Stored items from a collection
_ _ _ _
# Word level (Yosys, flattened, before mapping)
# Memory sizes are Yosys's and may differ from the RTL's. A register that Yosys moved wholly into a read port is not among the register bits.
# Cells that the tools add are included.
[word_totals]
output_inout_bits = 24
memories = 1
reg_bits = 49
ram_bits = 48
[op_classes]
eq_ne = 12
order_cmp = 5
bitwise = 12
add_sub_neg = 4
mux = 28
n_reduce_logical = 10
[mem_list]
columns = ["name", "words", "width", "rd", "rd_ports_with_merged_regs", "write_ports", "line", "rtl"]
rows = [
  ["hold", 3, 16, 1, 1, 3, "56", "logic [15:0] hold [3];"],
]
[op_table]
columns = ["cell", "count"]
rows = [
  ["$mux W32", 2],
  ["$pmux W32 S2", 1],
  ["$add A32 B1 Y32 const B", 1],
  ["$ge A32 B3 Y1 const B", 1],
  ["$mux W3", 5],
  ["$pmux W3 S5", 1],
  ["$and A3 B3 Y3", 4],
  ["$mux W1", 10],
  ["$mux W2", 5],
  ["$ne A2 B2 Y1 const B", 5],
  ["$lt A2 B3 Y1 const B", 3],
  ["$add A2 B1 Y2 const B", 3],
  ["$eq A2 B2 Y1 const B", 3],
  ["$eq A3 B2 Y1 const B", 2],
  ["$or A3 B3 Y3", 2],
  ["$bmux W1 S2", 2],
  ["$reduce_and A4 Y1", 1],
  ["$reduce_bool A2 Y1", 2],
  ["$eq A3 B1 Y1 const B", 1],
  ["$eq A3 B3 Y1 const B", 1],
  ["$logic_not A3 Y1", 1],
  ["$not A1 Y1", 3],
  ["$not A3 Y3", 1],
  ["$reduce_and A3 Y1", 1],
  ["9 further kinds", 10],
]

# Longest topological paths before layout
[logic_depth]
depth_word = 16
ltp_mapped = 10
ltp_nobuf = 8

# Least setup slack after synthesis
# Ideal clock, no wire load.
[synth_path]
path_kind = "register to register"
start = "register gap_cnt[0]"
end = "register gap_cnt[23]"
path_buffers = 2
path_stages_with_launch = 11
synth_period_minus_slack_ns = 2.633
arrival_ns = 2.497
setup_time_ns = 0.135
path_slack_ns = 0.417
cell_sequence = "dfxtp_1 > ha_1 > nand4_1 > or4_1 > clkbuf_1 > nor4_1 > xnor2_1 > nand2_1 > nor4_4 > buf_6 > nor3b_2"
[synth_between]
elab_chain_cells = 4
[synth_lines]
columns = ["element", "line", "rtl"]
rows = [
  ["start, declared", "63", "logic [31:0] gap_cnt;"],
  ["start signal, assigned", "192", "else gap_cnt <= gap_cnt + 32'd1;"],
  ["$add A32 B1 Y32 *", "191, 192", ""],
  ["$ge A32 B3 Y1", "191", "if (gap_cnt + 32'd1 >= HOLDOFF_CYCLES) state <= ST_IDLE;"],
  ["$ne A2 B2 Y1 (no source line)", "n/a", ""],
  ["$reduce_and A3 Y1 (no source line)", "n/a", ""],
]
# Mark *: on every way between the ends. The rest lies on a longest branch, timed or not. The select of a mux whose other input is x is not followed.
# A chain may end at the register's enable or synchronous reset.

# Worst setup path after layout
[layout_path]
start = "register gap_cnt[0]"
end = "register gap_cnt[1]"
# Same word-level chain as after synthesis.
_ _ _ _
### [Task statement]
Give the records above again, word for word.

### [Worked solution]
# Word level (Yosys, flattened, before mapping)
# Memory sizes are Yosys's and may differ from the RTL's. A register that Yosys moved wholly into a read port is not among the register bits.
# Cells that the tools add are included.
[word_totals]
output_inout_bits = 24
memories = 1
reg_bits = 49
ram_bits = 48
[op_classes]
eq_ne = 12
order_cmp = 5
bitwise = 12
add_sub_neg = 4
mux = 28
n_reduce_logical = 10
[mem_list]
columns = ["name", "words", "width", "rd", "rd_ports_with_merged_regs", "write_ports", "line", "rtl"]
rows = [
  ["hold", 3, 16, 1, 1, 3, "56", "logic [15:0] hold [3];"],
]
[op_table]
columns = ["cell", "count"]
rows = [
  ["$mux W32", 2],
  ["$pmux W32 S2", 1],
  ["$add A32 B1 Y32 const B", 1],
  ["$ge A32 B3 Y1 const B", 1],
  ["$mux W3", 5],
  ["$pmux W3 S5", 1],
  ["$and A3 B3 Y3", 4],
  ["$mux W1", 10],
  ["$mux W2", 5],
  ["$ne A2 B2 Y1 const B", 5],
  ["$lt A2 B3 Y1 const B", 3],
  ["$add A2 B1 Y2 const B", 3],
  ["$eq A2 B2 Y1 const B", 3],
  ["$eq A3 B2 Y1 const B", 2],
  ["$or A3 B3 Y3", 2],
  ["$bmux W1 S2", 2],
  ["$reduce_and A4 Y1", 1],
  ["$reduce_bool A2 Y1", 2],
  ["$eq A3 B1 Y1 const B", 1],
  ["$eq A3 B3 Y1 const B", 1],
  ["$logic_not A3 Y1", 1],
  ["$not A1 Y1", 3],
  ["$not A3 Y3", 1],
  ["$reduce_and A3 Y1", 1],
  ["9 further kinds", 10],
]

# Longest topological paths before layout
[logic_depth]
depth_word = 16
ltp_mapped = 10
ltp_nobuf = 8

# Least setup slack after synthesis
# Ideal clock, no wire load.
[synth_path]
path_kind = "register to register"
start = "register gap_cnt[0]"
end = "register gap_cnt[23]"
path_buffers = 2
path_stages_with_launch = 11
synth_period_minus_slack_ns = 2.633
arrival_ns = 2.497
setup_time_ns = 0.135
path_slack_ns = 0.417
cell_sequence = "dfxtp_1 > ha_1 > nand4_1 > or4_1 > clkbuf_1 > nor4_1 > xnor2_1 > nand2_1 > nor4_4 > buf_6 > nor3b_2"
[synth_between]
elab_chain_cells = 4
[synth_lines]
columns = ["element", "line", "rtl"]
rows = [
  ["start, declared", "63", "logic [31:0] gap_cnt;"],
  ["start signal, assigned", "192", "else gap_cnt <= gap_cnt + 32'd1;"],
  ["$add A32 B1 Y32 *", "191, 192", ""],
  ["$ge A32 B3 Y1", "191", "if (gap_cnt + 32'd1 >= HOLDOFF_CYCLES) state <= ST_IDLE;"],
  ["$ne A2 B2 Y1 (no source line)", "n/a", ""],
  ["$reduce_and A3 Y1 (no source line)", "n/a", ""],
]
# Mark *: on every way between the ends. The rest lies on a longest branch, timed or not. The select of a mux whose other input is x is not followed.
# A chain may end at the register's enable or synchronous reset.

# Worst setup path after layout
[layout_path]
start = "register gap_cnt[0]"
end = "register gap_cnt[1]"
# Same word-level chain as after synthesis.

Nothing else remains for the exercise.